- Task to complete:
The stretch from the line with "cmd.op = igm_pkg::DP_PACC;" through the line with "request did not" in the records below: write it out exactly, and nothing else.

- Information given:
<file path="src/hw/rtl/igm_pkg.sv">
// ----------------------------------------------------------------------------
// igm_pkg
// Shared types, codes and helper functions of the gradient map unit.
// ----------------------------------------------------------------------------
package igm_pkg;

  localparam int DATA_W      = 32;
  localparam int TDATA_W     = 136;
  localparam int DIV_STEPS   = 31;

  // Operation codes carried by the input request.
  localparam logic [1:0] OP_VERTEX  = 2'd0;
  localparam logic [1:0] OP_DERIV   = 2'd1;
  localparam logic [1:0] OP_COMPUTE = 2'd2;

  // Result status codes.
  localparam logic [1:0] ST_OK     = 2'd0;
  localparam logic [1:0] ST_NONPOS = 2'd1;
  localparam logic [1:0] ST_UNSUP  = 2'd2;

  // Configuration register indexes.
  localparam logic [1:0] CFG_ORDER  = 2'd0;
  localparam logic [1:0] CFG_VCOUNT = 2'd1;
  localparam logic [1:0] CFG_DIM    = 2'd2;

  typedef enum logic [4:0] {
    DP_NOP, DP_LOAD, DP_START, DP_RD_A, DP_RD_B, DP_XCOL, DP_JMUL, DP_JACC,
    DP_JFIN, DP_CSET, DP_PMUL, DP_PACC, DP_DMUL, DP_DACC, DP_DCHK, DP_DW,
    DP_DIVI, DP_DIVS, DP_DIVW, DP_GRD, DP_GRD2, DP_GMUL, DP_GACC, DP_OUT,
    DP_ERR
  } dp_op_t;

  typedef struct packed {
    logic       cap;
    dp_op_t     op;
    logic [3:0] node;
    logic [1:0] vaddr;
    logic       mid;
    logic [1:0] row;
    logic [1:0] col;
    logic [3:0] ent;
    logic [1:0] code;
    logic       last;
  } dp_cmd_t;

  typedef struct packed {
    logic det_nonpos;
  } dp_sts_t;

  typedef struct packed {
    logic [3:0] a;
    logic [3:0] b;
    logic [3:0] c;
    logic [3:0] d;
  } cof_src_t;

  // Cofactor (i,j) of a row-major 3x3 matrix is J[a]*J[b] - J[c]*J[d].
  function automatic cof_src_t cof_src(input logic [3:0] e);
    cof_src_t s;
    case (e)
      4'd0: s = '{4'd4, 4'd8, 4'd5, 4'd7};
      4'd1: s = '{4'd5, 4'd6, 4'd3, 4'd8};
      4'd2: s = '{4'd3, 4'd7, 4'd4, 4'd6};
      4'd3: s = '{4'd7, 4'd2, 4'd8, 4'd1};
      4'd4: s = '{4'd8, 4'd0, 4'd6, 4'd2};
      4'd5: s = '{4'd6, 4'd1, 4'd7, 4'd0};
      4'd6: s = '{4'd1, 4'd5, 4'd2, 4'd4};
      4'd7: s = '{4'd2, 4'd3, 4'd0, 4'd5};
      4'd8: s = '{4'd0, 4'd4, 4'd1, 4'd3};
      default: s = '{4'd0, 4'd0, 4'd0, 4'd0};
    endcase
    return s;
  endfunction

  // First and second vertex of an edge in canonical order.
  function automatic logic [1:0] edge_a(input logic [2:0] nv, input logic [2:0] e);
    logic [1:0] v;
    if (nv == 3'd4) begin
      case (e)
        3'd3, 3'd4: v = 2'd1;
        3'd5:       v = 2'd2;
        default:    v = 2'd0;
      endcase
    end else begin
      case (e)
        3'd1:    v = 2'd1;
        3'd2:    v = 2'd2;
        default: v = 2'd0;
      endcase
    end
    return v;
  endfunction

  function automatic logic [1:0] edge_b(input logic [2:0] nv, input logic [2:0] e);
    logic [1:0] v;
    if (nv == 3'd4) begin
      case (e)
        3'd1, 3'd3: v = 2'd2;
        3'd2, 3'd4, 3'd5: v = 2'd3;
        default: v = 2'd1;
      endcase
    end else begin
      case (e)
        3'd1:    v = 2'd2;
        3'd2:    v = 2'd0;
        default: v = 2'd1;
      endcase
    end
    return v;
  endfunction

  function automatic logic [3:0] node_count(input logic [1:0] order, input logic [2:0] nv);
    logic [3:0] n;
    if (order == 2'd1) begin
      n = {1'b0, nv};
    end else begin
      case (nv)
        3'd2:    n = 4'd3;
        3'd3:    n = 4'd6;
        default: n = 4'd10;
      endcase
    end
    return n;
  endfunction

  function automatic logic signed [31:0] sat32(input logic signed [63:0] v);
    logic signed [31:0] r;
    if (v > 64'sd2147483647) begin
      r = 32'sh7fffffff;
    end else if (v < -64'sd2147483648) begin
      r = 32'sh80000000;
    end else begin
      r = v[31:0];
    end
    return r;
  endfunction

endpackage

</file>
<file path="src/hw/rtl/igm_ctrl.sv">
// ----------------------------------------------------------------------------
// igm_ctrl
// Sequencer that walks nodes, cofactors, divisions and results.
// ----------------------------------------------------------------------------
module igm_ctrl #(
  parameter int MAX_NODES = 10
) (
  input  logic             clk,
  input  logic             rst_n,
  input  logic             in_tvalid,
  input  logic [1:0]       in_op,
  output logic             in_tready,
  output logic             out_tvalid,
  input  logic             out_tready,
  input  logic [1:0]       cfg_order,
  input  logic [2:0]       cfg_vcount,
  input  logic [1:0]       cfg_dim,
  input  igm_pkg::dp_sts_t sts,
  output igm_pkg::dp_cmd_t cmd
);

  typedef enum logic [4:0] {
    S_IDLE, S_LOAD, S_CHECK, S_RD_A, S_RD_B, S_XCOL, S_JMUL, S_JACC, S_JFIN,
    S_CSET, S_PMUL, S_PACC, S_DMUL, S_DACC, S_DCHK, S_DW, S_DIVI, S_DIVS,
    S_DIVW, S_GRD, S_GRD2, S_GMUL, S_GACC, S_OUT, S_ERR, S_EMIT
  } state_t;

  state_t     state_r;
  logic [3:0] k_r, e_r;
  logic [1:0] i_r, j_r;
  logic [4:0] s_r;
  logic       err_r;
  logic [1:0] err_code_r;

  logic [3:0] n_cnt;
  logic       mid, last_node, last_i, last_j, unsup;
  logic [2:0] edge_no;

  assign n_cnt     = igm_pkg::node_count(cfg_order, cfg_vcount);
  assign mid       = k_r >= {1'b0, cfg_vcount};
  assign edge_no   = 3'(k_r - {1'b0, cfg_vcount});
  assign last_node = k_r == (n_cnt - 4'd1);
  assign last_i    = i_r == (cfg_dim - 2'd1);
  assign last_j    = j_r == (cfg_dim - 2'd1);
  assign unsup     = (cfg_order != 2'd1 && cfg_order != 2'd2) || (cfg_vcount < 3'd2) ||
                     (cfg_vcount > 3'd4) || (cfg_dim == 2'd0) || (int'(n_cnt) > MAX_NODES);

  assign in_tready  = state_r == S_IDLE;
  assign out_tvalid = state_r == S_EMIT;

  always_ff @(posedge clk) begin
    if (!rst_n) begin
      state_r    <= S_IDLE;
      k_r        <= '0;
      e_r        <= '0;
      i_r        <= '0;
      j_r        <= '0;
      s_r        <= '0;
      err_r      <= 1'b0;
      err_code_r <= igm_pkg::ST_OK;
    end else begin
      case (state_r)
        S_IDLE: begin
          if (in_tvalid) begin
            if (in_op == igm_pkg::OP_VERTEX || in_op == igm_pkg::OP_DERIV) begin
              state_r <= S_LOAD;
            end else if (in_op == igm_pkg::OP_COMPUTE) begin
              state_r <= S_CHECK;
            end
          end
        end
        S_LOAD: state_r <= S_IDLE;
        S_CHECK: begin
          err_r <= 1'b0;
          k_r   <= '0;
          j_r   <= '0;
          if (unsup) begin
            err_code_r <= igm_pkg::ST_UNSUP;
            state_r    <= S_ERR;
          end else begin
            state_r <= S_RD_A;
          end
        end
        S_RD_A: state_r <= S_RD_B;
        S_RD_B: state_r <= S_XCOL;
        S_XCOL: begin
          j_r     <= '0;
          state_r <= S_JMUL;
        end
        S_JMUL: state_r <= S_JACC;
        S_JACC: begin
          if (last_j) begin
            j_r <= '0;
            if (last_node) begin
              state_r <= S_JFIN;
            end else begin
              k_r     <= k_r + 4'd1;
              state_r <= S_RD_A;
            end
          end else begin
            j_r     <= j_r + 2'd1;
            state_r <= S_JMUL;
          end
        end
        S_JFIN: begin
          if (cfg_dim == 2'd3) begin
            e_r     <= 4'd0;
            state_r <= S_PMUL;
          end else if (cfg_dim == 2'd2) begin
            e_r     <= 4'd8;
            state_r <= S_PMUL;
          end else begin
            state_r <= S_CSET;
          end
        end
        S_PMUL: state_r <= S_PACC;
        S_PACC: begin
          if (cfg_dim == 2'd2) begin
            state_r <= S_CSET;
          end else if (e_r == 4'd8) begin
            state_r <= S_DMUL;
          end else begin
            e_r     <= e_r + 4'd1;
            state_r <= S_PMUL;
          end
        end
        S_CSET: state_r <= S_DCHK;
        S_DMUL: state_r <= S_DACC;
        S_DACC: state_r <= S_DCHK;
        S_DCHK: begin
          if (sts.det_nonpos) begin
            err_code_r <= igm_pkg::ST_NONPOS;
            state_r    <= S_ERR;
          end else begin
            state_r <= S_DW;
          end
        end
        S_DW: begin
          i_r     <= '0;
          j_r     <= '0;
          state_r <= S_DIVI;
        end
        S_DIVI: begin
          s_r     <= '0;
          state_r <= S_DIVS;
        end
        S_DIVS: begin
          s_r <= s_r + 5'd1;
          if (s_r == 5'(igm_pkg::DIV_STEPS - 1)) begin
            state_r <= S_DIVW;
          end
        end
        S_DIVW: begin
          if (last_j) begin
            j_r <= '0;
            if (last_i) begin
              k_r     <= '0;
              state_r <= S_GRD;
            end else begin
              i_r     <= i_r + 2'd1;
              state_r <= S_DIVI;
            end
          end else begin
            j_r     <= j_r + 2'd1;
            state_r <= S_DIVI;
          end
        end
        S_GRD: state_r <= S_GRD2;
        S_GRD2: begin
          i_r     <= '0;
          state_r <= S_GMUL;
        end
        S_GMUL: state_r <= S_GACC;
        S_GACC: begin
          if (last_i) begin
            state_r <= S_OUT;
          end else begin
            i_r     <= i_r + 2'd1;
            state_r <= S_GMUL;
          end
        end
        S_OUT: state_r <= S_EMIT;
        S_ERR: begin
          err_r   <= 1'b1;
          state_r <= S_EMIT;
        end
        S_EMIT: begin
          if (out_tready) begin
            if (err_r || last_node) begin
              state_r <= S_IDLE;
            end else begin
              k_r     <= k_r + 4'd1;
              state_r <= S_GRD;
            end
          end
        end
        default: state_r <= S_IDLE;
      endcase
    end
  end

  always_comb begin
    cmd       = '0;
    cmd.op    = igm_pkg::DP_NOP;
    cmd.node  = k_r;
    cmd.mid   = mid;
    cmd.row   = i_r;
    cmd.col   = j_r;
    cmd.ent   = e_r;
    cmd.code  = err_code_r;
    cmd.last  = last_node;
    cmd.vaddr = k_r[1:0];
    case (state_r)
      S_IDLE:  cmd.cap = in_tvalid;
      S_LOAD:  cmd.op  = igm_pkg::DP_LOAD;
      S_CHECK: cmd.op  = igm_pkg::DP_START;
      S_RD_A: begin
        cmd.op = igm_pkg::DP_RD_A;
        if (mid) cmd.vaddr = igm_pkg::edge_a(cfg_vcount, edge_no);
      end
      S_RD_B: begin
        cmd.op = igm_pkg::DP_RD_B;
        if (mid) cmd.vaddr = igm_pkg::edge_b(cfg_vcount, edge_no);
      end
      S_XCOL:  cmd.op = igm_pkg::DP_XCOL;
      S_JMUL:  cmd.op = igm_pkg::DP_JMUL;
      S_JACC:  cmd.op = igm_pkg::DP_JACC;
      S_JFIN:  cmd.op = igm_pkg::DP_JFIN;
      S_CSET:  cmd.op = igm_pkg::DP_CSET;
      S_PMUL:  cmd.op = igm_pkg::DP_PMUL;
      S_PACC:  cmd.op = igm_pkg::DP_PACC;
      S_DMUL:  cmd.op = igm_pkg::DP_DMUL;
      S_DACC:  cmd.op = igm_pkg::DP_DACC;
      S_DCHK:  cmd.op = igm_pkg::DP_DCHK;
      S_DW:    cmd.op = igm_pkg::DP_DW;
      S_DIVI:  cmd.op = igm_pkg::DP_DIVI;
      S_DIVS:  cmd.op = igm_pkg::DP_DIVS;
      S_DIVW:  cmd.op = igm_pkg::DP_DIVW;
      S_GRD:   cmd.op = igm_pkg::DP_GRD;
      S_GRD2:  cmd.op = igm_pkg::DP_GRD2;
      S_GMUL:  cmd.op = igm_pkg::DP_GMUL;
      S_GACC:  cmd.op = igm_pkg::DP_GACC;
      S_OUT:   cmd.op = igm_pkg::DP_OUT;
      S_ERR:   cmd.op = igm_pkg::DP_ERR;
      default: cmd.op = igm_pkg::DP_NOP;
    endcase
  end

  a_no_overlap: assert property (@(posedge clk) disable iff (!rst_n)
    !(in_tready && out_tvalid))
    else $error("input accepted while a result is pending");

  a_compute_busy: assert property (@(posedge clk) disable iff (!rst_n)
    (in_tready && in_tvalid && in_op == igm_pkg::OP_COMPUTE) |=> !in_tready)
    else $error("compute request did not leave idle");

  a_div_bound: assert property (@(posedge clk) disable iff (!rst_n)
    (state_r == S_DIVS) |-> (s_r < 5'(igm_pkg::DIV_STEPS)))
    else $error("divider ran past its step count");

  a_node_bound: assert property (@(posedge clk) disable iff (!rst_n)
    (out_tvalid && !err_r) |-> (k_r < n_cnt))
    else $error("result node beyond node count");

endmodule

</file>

- Written answer:
      S_PACC:  cmd.op = igm_pkg::DP_PACC;
      S_DMUL:  cmd.op = igm_pkg::DP_DMUL;
      S_DACC:  cmd.op = igm_pkg::DP_DACC;
      S_DCHK:  cmd.op = igm_pkg::DP_DCHK;
      S_DW:    cmd.op = igm_pkg::DP_DW;
      S_DIVI:  cmd.op = igm_pkg::DP_DIVI;
      S_DIVS:  cmd.op = igm_pkg::DP_DIVS;
      S_DIVW:  cmd.op = igm_pkg::DP_DIVW;
      S_GRD:   cmd.op = igm_pkg::DP_GRD;
      S_GRD2:  cmd.op = igm_pkg::DP_GRD2;
      S_GMUL:  cmd.op = igm_pkg::DP_GMUL;
      S_GACC:  cmd.op = igm_pkg::DP_GACC;
      S_OUT:   cmd.op = igm_pkg::DP_OUT;
      S_ERR:   cmd.op = igm_pkg::DP_ERR;
      default: cmd.op = igm_pkg::DP_NOP;
    endcase
  end

  a_no_overlap: assert property (@(posedge clk) disable iff (!rst_n)
    !(in_tready && out_tvalid))
    else $error("input accepted while a result is pending");

  a_compute_busy: assert property (@(posedge clk) disable iff (!rst_n)
    (in_tready && in_tvalid && in_op == igm_pkg::OP_COMPUTE) |=> !in_tready)
    else $error("compute request did not leave idle");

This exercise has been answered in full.